It ain't too often you see the eco-freak types out in the wild unless they're out there tying themselves to trees destined for cutting. Most of 'em are a lot happier sitting around a table at Starbucks discussing environmental issues with their hunter hating friends. They don't really wanna leave the air conditioning except as they have to to get to their Lexus in the parking lot. I remember once there were about a half dozen of 'em with protest signed gathered at a boat ramp east of Houston on opening day of a duck season some years ago. The hunters all arrived, launched their boats. The protesters were intent on messing up the hunting by walking around shoooing the birds. Then, they found out they'd be knee deep in marsh muck. Of course they had no waders, no boats, so they adjourned back to the Starbucks for coffee. Never heard of a duck hunting protest in the area after that. ROFLMAO!

This Griz Guy was one of the nuttier of the nut cases I reckon. He actually did go out and practice what he preached and got ate. Too bad they're not out swimming with the gators around here. We could use a good thinning of the herd.:rolleyes: We ain't got no bears, but we got plenty of gators than need feeding.
 
treadwell

Man, what can I say that has'nt? This guy has no concept of ecology, he just does not have a clue. I borrowed and worked hard to get my degree in wildlife management, and this boob(sorry ladies), invades the bears territory, harrassing them, and says he is "protectiing the bears". It's just a sham to every wildlife professional, as well as hunters, hikers , fishermen who through their pursuits have educated themselves. I like the end, where his lady friend throws a few ashes(tobacco tin), very few, into the wind. You know, the bears probably did a better job of "scat"tering his flesh and bones. Hooray! What a pain in the ass!
peace
mothernatureson
 
Well, for what it's worth (not much, though it cost me a bunch) my degree is in Wildlife and Fisheries science from Texas A&M, though I'm an "aquatic type" as we used to be known in the department there. I reckon this guy was pretty well illiterate. He didn't know much about nature at least!
 
So they went with the shortened title for the show? That is a shame. The original was more informative

The Grizzly {Food} Man.

I never figured how Bear Scat Timmy ever thought that he was the only one who was looking out for the bears. The bears didn't think so.

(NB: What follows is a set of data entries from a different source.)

--- src/rtl/sfrc_pkg.sv ---
`timescale 1ns / 1ps
// ----------------------------------------------------------------------------
// sfrc_pkg: shared types and constants of the serial frame receive checker
// Opcodes, status codes, register indexes and the request/result records.
// ----------------------------------------------------------------------------
package sfrc_pkg;

  // Frame geometry
  localparam int unsigned MAX_FRAME_LEN = 1024;
  localparam int unsigned LEN_W         = 11;   // frame_length / byte counter
  localparam int unsigned IDX_W         = 10;   // data_index
  localparam int unsigned CNT_W         = 24;   // poll counter / timeout_limit

  localparam logic [LEN_W-1:0] MAX_LEN_C   = LEN_W'(MAX_FRAME_LEN);
  localparam logic [CNT_W-1:0] COUNT_MAX   = {CNT_W{1'b1}};

  // Register reset values
  localparam logic [LEN_W-1:0] FRAME_LEN_RST   = LEN_W'(128);
  localparam logic [CNT_W-1:0] TIMEOUT_RST     = CNT_W'(125000);
  localparam logic             CMD_LEVEL_RST   = 1'b1;

  // Configuration register indexes
  localparam int unsigned      CFG_IDX_W        = 2;
  localparam logic [CFG_IDX_W-1:0] CFG_FRAME_LENGTH = 2'd0;
  localparam logic [CFG_IDX_W-1:0] CFG_TIMEOUT      = 2'd1;
  localparam logic [CFG_IDX_W-1:0] CFG_CMD_LEVEL    = 2'd2;
  localparam int unsigned      CFG_DATA_W       = 24;

  // Request opcodes
  localparam logic [1:0] OP_START = 2'd0;
  localparam logic [1:0] OP_POLL  = 2'd1;
  localparam logic [1:0] OP_BYTE  = 2'd2;

  // Status codes
  localparam logic [2:0] ST_RECEIVING    = 3'd0;
  localparam logic [2:0] ST_OK           = 3'd1;
  localparam logic [2:0] ST_CHECKSUM_BAD = 3'd2;
  localparam logic [2:0] ST_CMD_CHANGED  = 3'd3;
  localparam logic [2:0] ST_TIMEOUT      = 3'd4;
  localparam logic [2:0] ST_FRAMING      = 3'd5;
  localparam logic [2:0] ST_OVERRUN      = 3'd6;
  localparam logic [2:0] ST_IDLE         = 3'd7;

  // Configuration snapshot
  typedef struct packed {
    logic [LEN_W-1:0] frame_length;
    logic [CNT_W-1:0] timeout_limit;
    logic             expected_cmd_level;
  } cfg_t;

  // One request
  typedef struct packed {
    logic [1:0] opcode;
    logic [7:0] rx_byte;
    logic       framing_error;
    logic       overrun_error;
    logic       cmd_line_level;
  } req_t;

  // One result
  typedef struct packed {
    logic [2:0]       status;
    logic             data_valid;
    logic [7:0]       data_byte;
    logic [IDX_W-1:0] data_index;
  } res_t;

endpackage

I still think he probably had a much better understanding of bear behavior than most biologists. Unfortunately, he thought he understoood ALL bear behavior and communication and hence was not at risk. Idiot.
 
A lot of people up here, from NPS rangers to real biologists and bear experts, warned Treadwell to knock it off. His methods broke not only NPS regulations and state law, but all the accepted norms of studying brown bear. He interjected himself into the bear's sphere of activity, destroying any possibility of true scientific findings.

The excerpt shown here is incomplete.